Although the initial development of moral foundations theory focused on cultural differences, subsequent work with the theory has largely focused on political ideology. Various scholars have offered moral foundations theory as an explanation of differences among political progressives (liberals in the American sense), conservatives, and libertarians, and have suggested that it can explain variation in opinion on politically charged issues such as gay marriage and abortion. In particular, Haidt and fellow researchers have argued that progressives prioritize the moral foundations Care, Fairness, and Lifestyle Liberty in their reasoning; libertarians prioritize Lifestyle and Economic Liberty; while conservatives value all six metrics roughly equally.[1]

Origins

Moral foundations initially arose as a reaction against the developmental rationalist theory of morality associated with Lawrence Kohlberg and Jean Piaget. Building on Piaget's work, Kohlberg argued that children's moral reasoning changed over time, and proposed an explanation through his six stages of moral development. Kohlberg's work emphasized justice as the key concept in moral reasoning, seen as a primarily cognitive activity, and became the dominant approach to moral psychology, heavily influencing subsequent work.[2][3] Haidt writes that he found Kohlberg's theories unsatisfying from the time he first encountered them in graduate school because they "seemed too cerebral" and lacked a focus on issues of emotion.[4]

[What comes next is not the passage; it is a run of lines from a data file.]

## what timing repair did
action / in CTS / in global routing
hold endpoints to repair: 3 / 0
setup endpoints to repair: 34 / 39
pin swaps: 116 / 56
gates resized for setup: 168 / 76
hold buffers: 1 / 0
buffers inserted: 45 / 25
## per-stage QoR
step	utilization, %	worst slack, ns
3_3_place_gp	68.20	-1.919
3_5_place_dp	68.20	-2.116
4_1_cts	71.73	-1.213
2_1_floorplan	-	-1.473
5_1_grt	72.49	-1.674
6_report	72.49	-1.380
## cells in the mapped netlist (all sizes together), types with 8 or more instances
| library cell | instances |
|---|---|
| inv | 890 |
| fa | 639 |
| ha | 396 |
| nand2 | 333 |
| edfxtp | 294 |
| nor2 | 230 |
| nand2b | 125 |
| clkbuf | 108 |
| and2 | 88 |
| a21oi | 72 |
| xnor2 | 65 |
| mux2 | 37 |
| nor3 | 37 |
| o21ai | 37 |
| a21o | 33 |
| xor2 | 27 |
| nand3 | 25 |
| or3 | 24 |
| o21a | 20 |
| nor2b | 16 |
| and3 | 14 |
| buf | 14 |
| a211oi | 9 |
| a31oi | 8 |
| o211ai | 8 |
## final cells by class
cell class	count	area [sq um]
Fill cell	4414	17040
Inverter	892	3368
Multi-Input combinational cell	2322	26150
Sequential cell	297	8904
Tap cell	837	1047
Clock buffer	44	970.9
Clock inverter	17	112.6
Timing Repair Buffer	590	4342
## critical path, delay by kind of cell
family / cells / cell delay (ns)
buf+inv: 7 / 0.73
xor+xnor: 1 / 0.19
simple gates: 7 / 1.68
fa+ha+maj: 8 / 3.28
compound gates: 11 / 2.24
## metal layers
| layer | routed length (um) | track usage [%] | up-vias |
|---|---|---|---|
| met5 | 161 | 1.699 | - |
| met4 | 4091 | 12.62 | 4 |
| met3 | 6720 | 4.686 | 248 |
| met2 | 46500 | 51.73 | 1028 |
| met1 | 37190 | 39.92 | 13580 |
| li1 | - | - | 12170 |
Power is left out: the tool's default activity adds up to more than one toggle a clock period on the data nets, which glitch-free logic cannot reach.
===== src/sv/bes_cfg.sv =====
// APB register file for the bend amount and its mapping to the control height.
module bes_cfg import bes_pkg::*; (
  input  logic                  clk_i,
  input  logic                  rst_ni,
  input  logic                  psel,
  input  logic                  penable,
  input  logic                  pwrite,
  input  logic [APB_ADDR_W-1:0] paddr,
  input  logic [APB_DATA_W-1:0] pwdata,
  output logic [APB_DATA_W-1:0] prdata,
  output logic                  pready,
  output logic [FIELD_W-1:0]    cy16_o
);

  logic [FIELD_W-1:0] curve_q, curve_d;
  logic               wr_en;
  logic signed [FIELD_W:0] curve_ext;
  logic signed [FIELD_W:0] curve_sat;
  logic signed [FIELD_W:0] cy_sum;

  assign pready = 1'b1;
  assign wr_en  = psel && penable && pwrite && pready &&
                  (reg_idx_e'(paddr[2]) == REG_CURVE_AMOUNT);

  always_comb begin
    curve_d = curve_q;
    if (wr_en) begin
      curve_d = pwdata[FIELD_W-1:0];
    end
  end

  always_ff @(posedge clk_i or negedge rst_ni) begin
    if (!rst_ni) begin
      curve_q <= '0;
    end else begin
      curve_q <= curve_d;
    end
  end

  always_comb begin
    unique case (reg_idx_e'(paddr[2]))
      REG_CURVE_AMOUNT: prdata = {{(APB_DATA_W-FIELD_W){curve_q[FIELD_W-1]}}, curve_q};
      default:          prdata = '0;
    endcase
  end

  // Saturate to +-1.0, then offset to 0..1.0 in Q0.16.
  assign curve_ext = {curve_q[FIELD_W-1], curve_q};
  always_comb begin
    priority if (curve_ext > $signed({1'b0, CURVE_MID})) begin
      curve_sat = $signed({1'b0, CURVE_MID});
    end else if (curve_ext < -$signed({1'b0, CURVE_MID})) begin
      curve_sat = -$signed({1'b0, CURVE_MID});
    end else begin
      curve_sat = curve_ext;
    end
  end
  assign cy_sum = curve_sat + $signed({1'b0, CURVE_MID});
  assign cy16_o = cy_sum[FIELD_W-1:0];

endmodule


===== config.mk =====
export PLATFORM = sky130hd
export DESIGN_NAME = bes_cfg
export DESIGN_NICKNAME = d
export VERILOG_FILES = /design/src/sv/bes_pkg.sv /design/src/sv/bes_cfg.sv
export SDC_FILE = /design/constraint.sdc
export NUM_CORES = 1
export LEC_CHECK = 0
export BUFFER_PORTS_ARGS = -buffer_cell sky130_fd_sc_hd__buf_4
export CAP_MARGIN = 20
export CORE_ASPECT_RATIO = 1.25
export CORE_UTILIZATION = 43
export DETAILED_ROUTE_END_ITERATION = 12
export PLACE_DENSITY = 0.85
export SLEW_MARGIN = 20
export SYNTH_ARGS = -nofsm -noshare
export SYNTH_HDL_FRONTEND = slang
export SYNTH_SLANG_ARGS = --single-unit
export TNS_END_PERCENT = 50

===== constraint.sdc =====
create_clock -name clk_i -period 4.1 [get_ports clk_i]
set_clock_uncertainty 0.15 [all_clocks]
set_input_delay 0.205 -clock clk_i [delete_from_list [all_inputs] [get_ports clk_i]]
set_output_delay 0.205 -clock clk_i [all_outputs]
set_load 0.05 [all_outputs]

In contrast to the dominant theories of morality in psychology, the anthropologist Richard Shweder developed a set of theories emphasizing the cultural variability of moral judgments, but argued that different cultural forms of morality drew on "three distinct but coherent clusters of moral concerns," which he labeled as the ethics of autonomy, community, and divinity.[5] Shweder's approach inspired Haidt to begin researching moral differences across cultures, including fieldwork in Brazil and Philadelphia. This work led Haidt to begin developing his social intuitionist approach to morality. This approach, which stood in sharp contrast to Kohlberg's rationalist work, suggested that "moral judgment is caused by quick moral intuitions" while moral reasoning simply serves as a post-hoc rationalization of already formed judgments.[6] Haidt's work and his focus on quick, intuitive, emotional judgments quickly became very influential, attracting sustained attention from an array of researchers.[7]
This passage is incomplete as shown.